What lines of the data below hold the string "standard"? Copy each one out.

Stored items

================================

Background: an optimization exercise with open tools, aiming at small area, a short achievable clock period and few clock cycles. Do not read the settings as production practice. RTL that was checked went through simulation tests only; none was proved equivalent to the original. No activity file was given, so power comes from the tool's default toggle rates.

oak:
==> flow/design.v (excerpt) <==
module police_meter #(
    parameter M  = 8,            
    parameter MW = 3             
) (
    input  wire        clk,
    input  wire        rst,
    input  wire        req_valid,
    output wire        req_ready,
    input  wire [1:0]  req_op,         
    input  wire [MW-1:0] req_meter,
    input  wire [47:0] req_time,       
    input  wire [13:0] req_len,        
    input  wire [7:0]  req_event,      
    input  wire [23:0] req_rate,       
    input  wire [20:0] req_burst,      
    input  wire        req_mode,       
    input  wire [5:0]  req_overhead,   
    input  wire [7:0]  req_open_id,    
    input  wire [7:0]  req_close_id,   
    input  wire [2:0]  req_flags,      
    output reg         resp_valid,
    output reg  [1:0]  resp_code,      
    output reg  [71:0] resp_tat,
    output reg  [M-1:0] resp_gates
);
    localparam OP_FRAME  = 2'd0;
    localparam OP_EVENT  = 2'd1;
    localparam OP_COMMIT = 2'd2;
    localparam OP_REMOVE = 2'd3;
    integer k;
    reg  [71:0]  tat   [0:M-1];
    reg  [46:0]  tper  [0:M-1];    
    reg  [66:0]  btv   [0:M-1];    
    reg  [5:0]   xoh   [0:M-1];    
    reg  [7:0]   oid   [0:M-1];
    reg  [7:0]   cid   [0:M-1];
    reg  [M-1:0] gctl;
    reg  [M-1:0] present;
    reg  [M-1:0] gate;             
    reg          rdy;
    reg          s0_v;
    reg  [1:0]   s0_op;
    reg  [MW-1:0] s0_m;
    reg  [47:0]  s0_time;
    reg  [13:0]  s0_len;
    reg  [7:0]   s0_ev;
    reg  [23:0]  s0_rate;
    reg  [20:0]  s0_burst;
    reg          s0_mode;
    reg  [5:0]   s0_oh;
    reg  [7:0]   s0_oid;
    reg  [7:0]   s0_cid;
    reg  [2:0]   s0_flags;
    assign req_ready = rdy;
    wire acc_commit = req_valid && rdy && req_op == OP_COMMIT;
    always @(posedge clk) begin
        if (rdy) begin
            s0_op    <= req_op;
            s0_m     <= req_meter;
            s0_time  <= req_time;
            s0_rate  <= req_rate;
            s0_burst <= req_burst;
            s0_mode  <= req_mode;
            s0_oh    <= req_overhead;
  ...
Settings: LEC_CHECK=0, ABC_CLOCK_PERIOD_IN_PS=5000, CAP_MARGIN=20, CORE_MARGIN=2, CORE_UTILIZATION=60, CTS_CLUSTER_DIAMETER=100, CTS_CLUSTER_SIZE=20, SLEW_MARGIN=20; clock period 22.0 ns.
standard.sh (not shown) runs the stock make flow with config.mk's settings and CLKGATE_MAP_FILE= SYNTH_SCRIPT=/design/flow/synth_recipe.tcl, a recipe that flattens the netlist after the stock synthesis.
==> flow/flow/run.sh <==
#!/bin/bash
set -euo pipefail
export SETUP_SLACK_MARGIN=16
bash standard.sh > flow_make.log 2>&1
Testbench counts of oak, summed over its fixed seeds: cycles 26,348.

================================

→ **Task answer**:
standard.sh (not shown) runs the stock make flow with config.mk's settings and CLKGATE_MAP_FILE= SYNTH_SCRIPT=/design/flow/synth_recipe.tcl, a recipe that flattens the netlist after the stock synthesis.
bash standard.sh > flow_make.log 2>&1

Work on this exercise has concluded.